Exercise inputs Start Marker

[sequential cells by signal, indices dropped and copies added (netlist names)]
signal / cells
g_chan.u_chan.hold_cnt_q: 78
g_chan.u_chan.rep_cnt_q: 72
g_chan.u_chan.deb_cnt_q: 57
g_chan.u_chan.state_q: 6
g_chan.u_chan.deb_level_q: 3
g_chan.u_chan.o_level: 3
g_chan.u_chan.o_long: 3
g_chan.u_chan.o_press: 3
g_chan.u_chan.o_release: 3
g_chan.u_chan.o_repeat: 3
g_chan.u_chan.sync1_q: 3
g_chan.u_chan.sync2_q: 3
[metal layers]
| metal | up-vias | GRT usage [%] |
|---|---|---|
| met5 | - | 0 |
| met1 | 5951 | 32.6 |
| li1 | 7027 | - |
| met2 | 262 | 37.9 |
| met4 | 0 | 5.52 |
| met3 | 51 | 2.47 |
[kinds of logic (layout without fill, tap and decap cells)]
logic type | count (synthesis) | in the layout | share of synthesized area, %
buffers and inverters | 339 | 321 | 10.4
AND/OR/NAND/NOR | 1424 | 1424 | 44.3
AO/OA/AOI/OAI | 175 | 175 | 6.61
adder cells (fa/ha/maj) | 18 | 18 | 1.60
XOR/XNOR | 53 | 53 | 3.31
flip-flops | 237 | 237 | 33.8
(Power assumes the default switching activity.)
File: src/rtl/sgd_a_rd_cmd_gen.sv
// sgd_a_rd_cmd_gen: per-epoch dataset read command generator, page-split bursts, credit-throttled by rd_done.
// Optional stall_cycles/credit_stall counters under `define SGD_RD_CMD_PERF_EN.
module sgd_a_rd_cmd_gen #(
    parameter int MAX_BURST_BYTES = 4096,
    parameter int MAX_OUTSTANDING = 16,
    parameter int OUT_CNT_WIDTH   = 5
) (
    input  logic        clk,
    input  logic        rst,
    input  logic        start,
    input  logic [63:0] base_addr,
    input  logic [31:0] total_bytes,
    input  logic [31:0] num_epochs,
    output logic        cmd_valid,
    input  logic        cmd_ready,
    output logic [63:0] cmd_address,
    output logic [31:0] cmd_length,
    input  logic        rd_done,
    output logic        busy,
    output logic        done,
    output logic [31:0] epoch_cnt,
`ifdef SGD_RD_CMD_PERF_EN
    output logic [31:0] stall_cycles,
    output logic [31:0] credit_stall,
`endif
    output logic        err
);
    localparam int LB = $clog2(MAX_BURST_BYTES);

    typedef enum logic [1:0] {IDLE, ISSUE, DRAIN, DONE} state_t;

    state_t state, state_nx;
    logic [63:0] base, ptr;
    logic [31:0] total, epochs, rem, room, len;
    logic [OUT_CNT_WIDTH-1:0] out_cnt;
    logic hs, last, more, credit;

    assign hs     = cmd_valid && cmd_ready;
    assign room   = 32'(MAX_BURST_BYTES) - 32'(ptr[LB-1:0]);
    assign len    = rem < room ? rem : room;
    assign last   = hs && rem == cmd_length;
    assign more   = epoch_cnt + 32'd1 < epochs;
    assign credit = out_cnt < OUT_CNT_WIDTH'(MAX_OUTSTANDING);

    always_ff @(posedge clk) begin
        if (rst) state <= IDLE;
        else state <= state_nx;
    end

    always_comb begin
        state_nx = state;
        case (state)
            IDLE:    if (start) state_nx = (total_bytes == '0 || num_epochs == '0) ? DONE : ISSUE;
            ISSUE:   if (last && !more) state_nx = DRAIN;
            DRAIN:   if (out_cnt == '0) state_nx = DONE;
            default: state_nx = IDLE;
        endcase
    end

    always_ff @(posedge clk) begin
        if (rst) begin
            base        <= '0;
            ptr         <= '0;
            total       <= '0;
            epochs      <= '0;
            rem         <= '0;
            cmd_valid   <= 1'b0;
            cmd_address <= '0;
            cmd_length  <= '0;
            busy        <= 1'b0;
            done        <= 1'b0;
            epoch_cnt   <= '0;
        end else begin
            done <= 1'b0;
            case (state)
                IDLE: if (start) begin
                    base      <= base_addr;
                    total     <= total_bytes;
                    epochs    <= num_epochs;
                    ptr       <= base_addr;
                    rem       <= total_bytes;
                    busy      <= 1'b1;
                    epoch_cnt <= '0;
                end
                ISSUE: if (hs) begin
                    // the last burst of an epoch rewinds to the dataset start when epochs remain
                    cmd_valid <= 1'b0;
                    ptr       <= last && more ? base : ptr + 64'(cmd_length);
                    rem       <= last && more ? total : rem - cmd_length;
                    if (last) epoch_cnt <= epoch_cnt + 32'd1;
                end else if (!cmd_valid && credit) begin
                    cmd_valid   <= 1'b1;
                    cmd_address <= ptr;
                    cmd_length  <= len;
                end
                DONE: begin
                    done <= 1'b1;
                    busy <= 1'b0;
                end
                default: ;
            endcase
        end
    end

    // a retirement with nothing outstanding is a protocol error and leaves the count at zero
    always_ff @(posedge clk) begin
        if (rst) begin
            out_cnt <= '0;
            err     <= 1'b0;
        end else if (hs && !rd_done) begin
            out_cnt <= out_cnt + OUT_CNT_WIDTH'(1);
        end else if (!hs && rd_done) begin
            if (out_cnt == '0) err <= 1'b1;
            else out_cnt <= out_cnt - OUT_CNT_WIDTH'(1);
        end
    end

`ifdef SGD_RD_CMD_PERF_EN
    always_ff @(posedge clk) begin
        if (rst || (state == IDLE && start)) begin
            stall_cycles <= '0;
            credit_stall <= '0;
        end else begin
            if (cmd_valid && !cmd_ready && stall_cycles != '1) stall_cycles <= stall_cycles + 32'd1;
            if (state == ISSUE && !cmd_valid && !credit && credit_stall != '1) credit_stall <= credit_stall + 32'd1;
        end
    end
`endif
endmodule
module pet_input_conditioner #(
  parameter int unsigned DEBOUNCE_CYCLES     = 4,
  parameter int unsigned LIGHT_FILTER_CYCLES = 8,
  parameter int unsigned MEAS_PERIOD         = 200,
  parameter int unsigned TRIG_CYCLES         = 10,
  parameter int unsigned ECHO_TIMEOUT        = 1000,
  parameter int unsigned NEAR_THRESHOLD      = 100
) (
  input  logic        clk,
  input  logic        rst,
  input  logic        btn_feed,
  input  logic        btn_heal,
  input  logic        light_raw,
  input  logic        echo_in,
  output logic        trig_out,
  output logic        feeding,
  output logic        healing,
  output logic        light_out,
  output logic        echo_sig,
  output logic [15:0] dist_cnt
);
  localparam int NPATH = 3;

  typedef enum logic [2:0] {IDLE, TRIG, WAIT_ECHO, MEASURE, HOLD} us_state_e;

  logic [NPATH-1:0] raw, cond;
  assign raw = {light_raw, btn_heal, btn_feed};

  // Paths 0/1 are buttons (pulse on accepted press), path 2 is the light level.
  for (genvar i = 0; i < NPATH; i++) begin : g_path
    pet_debounce #(
      .N     ((i == 2) ? LIGHT_FILTER_CYCLES : DEBOUNCE_CYCLES),
      .PULSE (i != 2)
    ) u_db (
      .clk   (clk),
      .rst   (rst),
      .raw_i (raw[i]),
      .out_o (cond[i])
    );
  end

  assign feeding   = cond[0];
  assign healing   = cond[1];
  assign light_out = cond[2];

  us_state_e   state_q, state_d;
  logic [15:0] cnt_q, cnt_d, dist_q, dist_d;
  logic        near_q, near_d;
  logic        echo_s1_q, echo_s2_q;

  always_ff @(posedge clk) begin
    if (!rst) begin
      state_q   <= IDLE;
      cnt_q     <= '0;
      dist_q    <= '0;
      near_q    <= 1'b0;
      echo_s1_q <= 1'b0;
      echo_s2_q <= 1'b0;
    end else begin
      state_q   <= state_d;
      cnt_q     <= cnt_d;
      dist_q    <= dist_d;
      near_q    <= near_d;
      echo_s1_q <= echo_in;
      echo_s2_q <= echo_s1_q;
    end
  end

  // cnt_q is shared: period/trigger/wait timer, and echo width in MEASURE.
  always_comb begin
    state_d = state_q;
    cnt_d   = cnt_q;
    dist_d  = dist_q;
    near_d  = near_q;
    unique case (state_q)
      IDLE: begin
        if (cnt_q == 16'(MEAS_PERIOD - 1)) begin
          state_d = TRIG;
          cnt_d   = '0;
        end else cnt_d = cnt_q + 16'd1;
      end
      TRIG: begin
        if (cnt_q == 16'(TRIG_CYCLES - 1)) begin
          state_d = WAIT_ECHO;
          cnt_d   = '0;
        end else cnt_d = cnt_q + 16'd1;
      end
      WAIT_ECHO: begin
        if (echo_s2_q) begin
          state_d = MEASURE;
          cnt_d   = 16'd1;
        end else if (cnt_q == 16'(ECHO_TIMEOUT - 1)) begin
          state_d = IDLE;
          cnt_d   = '0;
          dist_d  = 16'(ECHO_TIMEOUT);
          near_d  = 1'b0;
        end else cnt_d = cnt_q + 16'd1;
      end
      MEASURE: begin
        if (!echo_s2_q) begin
          state_d = IDLE;
          cnt_d   = '0;
          dist_d  = cnt_q;
          near_d  = (32'(cnt_q) < NEAR_THRESHOLD);
        end else if (cnt_q == 16'(ECHO_TIMEOUT)) begin
          state_d = HOLD;
          cnt_d   = '0;
          dist_d  = 16'(ECHO_TIMEOUT);
          near_d  = 1'b0;
        end else cnt_d = cnt_q + 16'd1;
      end
      HOLD: begin
        if (!echo_s2_q) begin
          state_d = IDLE;
          cnt_d   = '0;
        end
      end
      default: begin
        state_d = IDLE;
        cnt_d   = '0;
      end
    endcase
  end

  assign trig_out = (state_q == TRIG);
  assign echo_sig = near_q;
  assign dist_cnt = dist_q;
endmodule
--- config.mk ---
export PLATFORM = sky130hd
export DESIGN_NAME = pet_input_conditioner
export DESIGN_NICKNAME = d
export VERILOG_FILES = /design/src/rtl/pet_input_conditioner.sv
export SDC_FILE = /design/constraint.sdc
export NUM_CORES = 1
export LEC_CHECK = 0
export CORE_MARGIN = 2
export CORE_UTILIZATION = 25
export CTS_CLUSTER_SIZE = 24
export DETAILED_ROUTE_END_ITERATION = 8
export PLACE_DENSITY = 0.36
export SETUP_SLACK_MARGIN = 0.1
export SLEW_MARGIN = 20
export SYNTH_ARGS = -nofsm -noshare
export SYNTH_HDL_FRONTEND = slang
export SYNTH_HIERARCHICAL = 1
export SYNTH_SLANG_ARGS = --single-unit
--- constraint.sdc ---
create_clock -name clk -period 2.4 [get_ports clk]
set_input_delay 0.48 -clock clk [delete_from_list [all_inputs] [get_ports clk]]
set_output_delay 0.48 -clock clk [all_outputs]
set_load 0.05 [all_outputs]
==> src/rtl/mtra_controller.sv <==
// Control FSM for the multiplication-through-repeated-addition unit.
// Optional abort path is enabled by defining MTRA_ABORT_EN.
module mtra_controller #(
    parameter int CW = 16
) (
    input  logic          clk,
    input  logic          rst,
    input  logic          start,
    input  logic          in_valid,
    output logic          in_ready,
    input  logic          eqz,
    output logic          ldA,
    output logic          ldB,
    output logic          clrP,
    output logic          ldP,
    output logic          decB,
    output logic          busy,
    output logic          done,
    output logic [CW-1:0] iter_cnt
`ifdef MTRA_ABORT_EN
    ,
    input  logic          abort,
    output logic          aborted
`endif
);

    typedef enum logic [2:0] {
        IDLE   = 3'd0,
        LOAD_A = 3'd1,
        LOAD_B = 3'd2,
        ACCUM  = 3'd3,
        DONE   = 3'd4
    } state_t;

    state_t state;
    logic   kill;

`ifdef MTRA_ABORT_EN
    assign kill = abort &&
                  (state == LOAD_A || state == LOAD_B || state == ACCUM);

    // Flag an abort during the IDLE cycle that follows it.
    always_ff @(posedge clk) begin
        if (rst) aborted <= 1'b0;
        else     aborted <= kill;
    end
`else
    assign kill = 1'b0;
`endif

    // Strobe decode from the state register; everything is held low in reset.
    always_comb begin
        in_ready = 1'b0;
        ldA      = 1'b0;
        ldB      = 1'b0;
        clrP     = 1'b0;
        ldP      = 1'b0;
        decB     = 1'b0;
        busy     = 1'b0;
        done     = 1'b0;
        if (!rst) begin
            unique case (state)
                IDLE: ;
                LOAD_A: begin
                    busy     = 1'b1;
                    in_ready = 1'b1;
                    ldA      = in_valid && !kill;
                end
                LOAD_B: begin
                    busy     = 1'b1;
                    in_ready = 1'b1;
                    ldB      = in_valid && !kill;
                    clrP     = in_valid && !kill;
                end
                ACCUM: begin
                    busy = 1'b1;
                    ldP  = !eqz && !kill;
                    decB = !eqz && !kill;
                end
                DONE: begin
                    busy = 1'b1;
                    done = 1'b1;
                end
                default: ;
            endcase
        end
    end

    // State sequencing and the iteration counter.
    always_ff @(posedge clk) begin
        if (rst) begin
            state    <= IDLE;
            iter_cnt <= '0;
        end else begin
            unique case (state)
                IDLE: begin
                    if (start) begin
                        state    <= LOAD_A;
                        iter_cnt <= '0;
                    end
                end
                LOAD_A: begin
                    if (kill)          state <= IDLE;
                    else if (in_valid) state <= LOAD_B;
                end
                LOAD_B: begin
                    if (kill)          state <= IDLE;
                    else if (in_valid) state <= ACCUM;
                end
                ACCUM: begin
                    if (kill)     state <= IDLE;
                    else if (eqz) state <= DONE;
                    else          iter_cnt <= iter_cnt + CW'(1);
                end
                DONE: state <= IDLE;
                default: state <= IDLE;
            endcase
        end
    end

endmodule

==> config.mk <==
export PLATFORM = sky130hd
export DESIGN_NAME = mtra_controller
export DESIGN_NICKNAME = d
export VERILOG_FILES = /design/src/rtl/mtra_controller.sv
export SDC_FILE = /design/constraint.sdc
export NUM_CORES = 1
export LEC_CHECK = 0
export CAP_MARGIN = 40
export CORE_MARGIN = 10
export CORE_UTILIZATION = 48
export CTS_BUF_LIST = sky130_fd_sc_hd__clkbuf_8
export DETAILED_ROUTE_END_ITERATION = 6
export GPL_ROUTABILITY_DRIVEN = 0
export PLACE_DENSITY = 0.85
export SYNTH_ARGS = -nofsm -noshare
export SYNTH_HDL_FRONTEND = slang
export SYNTH_SLANG_ARGS = --single-unit
==> constraint.sdc <==
create_clock -name clk -period 2.7 [get_ports clk]
set_clock_uncertainty 0.2 [all_clocks]
set_input_delay 0.54 -clock clk [delete_from_list [all_inputs] [get_ports clk]]
set_output_delay 0.54 -clock clk [all_outputs]
set_load 0.02 [all_outputs]
# Word-level counts from Yosys, hierarchy flattened
# Cells that the tools add are included.
[classes]
eq_ne = 9
n_reduce_logical = 7
addsub = 1
muxes = 20
[ops]
columns = ["op", "count"]
rows = [
  ["$mux 16", 2],
  ["$pmux 16 s2", 1],
  ["$add 16x1->16 const B", 1],
  ["$mux 1", 12],
  ["$mux 3", 4],
  ["$pmux 3 s4", 1],
  ["$ne 2x2->1 const B", 5],
  ["$eq 3x2->1 const B", 2],
  ["$reduce_and 4->1", 1],
  ["$reduce_or 4->1", 1],
  ["$eq 3x1->1 const B", 1],
  ["$eq 3x3->1 const B", 1],
  ["$logic_not 3->1", 1],
  ["$reduce_and 3->1", 1],
  ["$reduce_bool 2->1", 1],
  ["$reduce_or 2->1", 1],
  ["$logic_not 1->1", 1],
]
[totals]
out_inout_bits = 24
wordCells = 39
ff_bits = 19
in_bits = 5

# Logic depth before layout (Yosys ltp)
[depth]
ltp_word = 4
mapped_depth = 5
depth_no_buf = 5

# Least setup slack after synthesis
# No wires, ideal clock.
[synth_timing]
kind = "in2out"
start = "input rst"
end = "output ldB"
required_ps = 1960
n_path_buf = 2
t_arrival_ps = 1755
path_stages = 4
slack_ps = 205
path_cell_list = "or2_2 -> clkbuf_1 -> nor3_1 -> buf_4"
[synth_between]
elab_chain_cells = 1
[synth_rtl]
columns = ["item", "line", "rtl"]
rows = [
  ["from (decl)", "7", "input logic rst,"],
  ["$mux 1", "-", ""],
  ["to (decl)", "13", "output logic ldB,"],
]
# Every way passes these cells.

# Worst setup path after layout
[layout_timing]
start = "input rst"
end = "output ldB"
[layout_between]
elab_chain_cells = 1
[layout_rtl]
columns = ["item", "line", "rtl"]
rows = [
  ["$mux 1", "61", "if (!rst) begin"],
]
# Every way passes these cells.

==> key figures <==
Pwr
  • Max IR drop VDD: 0.2642 mV
  • Power Density: 406.3 mW/mm²
  • Clk network pwr share: 33.3%
  • Sequential power share: 52.5%
  • Combinational power share: 14.2%
  • Sw frac: 24.43%
  • Switch Pwr: 0.0001382 W
  • Lkg Pwr: 0.5212 nW
  • Internal power: 0.0004276 W

Layout
  • Final Util: 70.27%
  • NumNets Final: 159
  • FILL cells: 170
  • Layout cells sized above 1: 10.53%
  • Area grow syn2layout: 37.41%
  • Ant. Diodes: 0

CTS
  • Post-CTS Setup Bufs: 0
  • Clock Tree Root: clkbuf_8
  • Clock buffer depth: 2
  • H-Tree Depth: 1
  • Skew-Pair Late Insertion Delay: 250 ps
  • Hold_buf cts: 0
  • Worst-path clk slew: 70 ps
  • CTS sink cnt: 19
  • CTS Buf Count: 3
  • Resize count post-CTS: 6
  • CTS tree: yes

Worst setup path
  • Largest fanout on the critical path: 4
  • Register-to-Register Path Depth: 4
  • Reg2reg setup slack: 550 ps
  • CP Capture Type: output pin
  • Critical Path AT: 1860 ps
  • Critical path origin: rst
  • Worst reg2reg path endpoint: iter_cnt[14]
  • Critical Path RT: 1960 ps
  • Critical path launch point type: input pin
  • Worst Path Class, Setup: input pin to output pin
  • Worst reg2reg path startpoint: state[0]

Route
  • Avg Vias per Cell: 5.587
  • WL final: 2612 µm
  • DR pass1 iterations: 4
  • Residual DRC: 0
  • Drt first-iter violations: 56
  • Routed vias: 1,000
  • Routed len/inst: 14.59 µm
  • Final ANT Viol Nets: 0

Synth
  • Seq/Total Area, Yosys: 37.53%
  • Mux cell area share after synthesis: 1.975%
  • Leading area contributor after synthesis: dfxtp_1
  • Syn Inst Count: 119
  • Synthesized flop and latch total: 19
  • Yosys cell types: 36
  • Adder-Cell Fraction of Synth Area: 1.235%
  • Synth area leaders: dfxtp_1 38%, nor2_1 6.3%, xnor2_1 5.2%
  • Simple-Gate Fraction of Synth Area: 29.14%
  • Post-synthesis xor/xnor area fraction: 8.642%
  • Ys flop type: dfxtp_1
  • Ys async rst share: 0%
  • Post-Syn Area: 0.001013 mm²
  • Post-synth EDFFs: 0
  • Main combinational cell family by area after synthesis: simple AND/OR/NAND/NOR gates
  • Synth warn: 0
  • Synth top cells by count: 19 x dfxtp_1, 17 x nor2_1, 10 x a21oi_1
  • Most common cell in the netlist: dfxtp_1
  • Complex-gate fraction of the synthesized area: 17.16%
  • Share of the synthesized area in the top cell type: 37.53%
  • Syn nets: 125
  • Avg Cell Area, Syn: 8.517 µm²

Global routing
  • Global-route wire length before repair: 4381 µm
  • Vias in the first global route: 1,004
  • Global route overflow: 0
  • GR Util All Layers: 12.26%
  • Largest net degree at the start of global routing: 17
  • Initial antenna violation count: 0

Timing
  • Unrepaired setup endpoints after global routing: no
  • Max Slew Vio Count: 0
  • Final Setup Violations: 0
  • Crit share post-route: 96.34%
  • Slew headroom: 64.07%
  • FMAX: 384.4 MHz
  • Setup ws final: 98.84 ps
  • Post-route minimum period: 2601 ps
  • Slew @ Worst Pin: 539.0 ps
  • Hold slack: 299.1 ps
  • Final Hold Fails: 0

Floorplanning
  • Die Y-Extent: 65.95 µm
  • Chip Width: 65.95 µm
  • Core ar.: 0.001982 mm²
  • Initial Util: 51.14%
  • Ports: 29
  • # rows: 16
  • Die area: 0.004349 mm²

Place
  • Buffers on Ports: 28
  • Dpl ws: -217.7 ps
  • HPWL after DPL: 1994 µm

Status
  • Outcome: finished, final reports clean

Run
  • Total of max-cap violations: 0

Hold path
  • Hold Startpoint: iter_cnt[15]
  • Hold Crit Class: flop to flop
  • Hold depth: 2
  • Hold Path Sink: iter_cnt[15]
-- metrics by stage --
step / instance area [µm²] / TNS [ps] / std cells / power, W
2_1_floorplan: 1013 / 0 / 119 / 0.0003498
3_3_place_gp: 1351 / -511.4 / 175 / 0.0003838
3_5_place_dp: 1351 / -696.5 / 175 / 0.0003857
4_1_cts: 1389 / 0 / 179 / 0.0005699
5_1_grt: 1393 / 0 / 179 / 0.0005913
6_report: 1393 / 0 / 179 / 0.0005658
-- routing by layer --
layer | part of all wire, % | global-route usage [%] | vias to the layer above
met1 | 42 | 12.80 | 473
met5 | 0 | 0 | -
met4 | 0.65 | 5.497 | 0
met3 | 9.2 | 4.915 | 2
li1 | - | - | 499
met2 | 48 | 21.14 | 26
-- power groups by stage --
| stage | sequential, W | combinational (W) | clock, W |
|---|---|---|---|
| floorplan | 0.000298 | 0.0000514 | 0 |
| global placement | 0.000303 | 0.0000811 | 0 |
| detailed placement | 0.000303 | 0.0000825 | 0 |
| CTS | 0.000297 | 0.0000812 | 0.000192 |
| global route | 0.000299 | 0.0000891 | 0.000204 |
| finish | 0.000297 | 0.0000806 | 0.000188 |
-- cell families (layout without fill, tap and decap cells) --
group / count (synthesis) / after routing
muxes: 2 / 2
xor gates and xnor gates: 10 / 10
DFF: 19 / 19
adders and majority gates: 1 / 1
and+or+nand+nor: 51 / 51
buffers and inverters: 9 / 42
AOI/OAI and AO/OA: 27 / 27
-- final cells by class --
cell class,count,area [µm²],area share (%)
multi-input combinational,91,589.3,42.32
sequential,19,381.6,27.40
timing repair buffer,36,335.3,24.08
clock buffer,3,41.29,2.965
tap,27,33.78,2.426
inverter,2,7.507,0.5391
clock inverter,1,3.754,0.2695
-- sequential cells by signal, summed over array words and instances (netlist names) --
name      flops
state         3
iter_cnt     16
-- critical path, stage by stage --
cell and delay, ps:
clkdlybuf4s50_1 420, or2_2 320, nor3_1 210, dlygate4sd2_1 370
-- layout by cell type (no fill, tap or decap), types with 4 or more instances in the layout --
master and n:
o31ai_1 6, dfxtp_1 18, xor2_1 4, clkdlybuf4s50_1 21, dlygate4sd2_1 6, a21oi_1 10, buf_4 8, or4_1 6
xnor2_1 6, nand2_1 5, nor2_1 17
-- how the worst max path moves through the flow --
stage	cells past startpoint	end
3_3_place_gp	4	clrP
5_1_grt	4	busy
6_report	4	ldB
4_1_cts	4	done
2_1_floorplan	4	ldB
3_5_place_dp	4	ldB
No activity file was read; power rests on OpenSTA's default activity.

Exercise inputs End Marker

• What is required:
In the entries above, please find the line with "Area, Yosys: 37.53%" and the line with "Synth Area: 1.235%", then write out exactly those two lines and every line between them, and nothing more.

• Output of the task:
  • Seq/Total Area, Yosys: 37.53%
  • Mux cell area share after synthesis: 1.975%
  • Leading area contributor after synthesis: dfxtp_1
  • Syn Inst Count: 119
  • Synthesized flop and latch total: 19
  • Yosys cell types: 36
  • Adder-Cell Fraction of Synth Area: 1.235%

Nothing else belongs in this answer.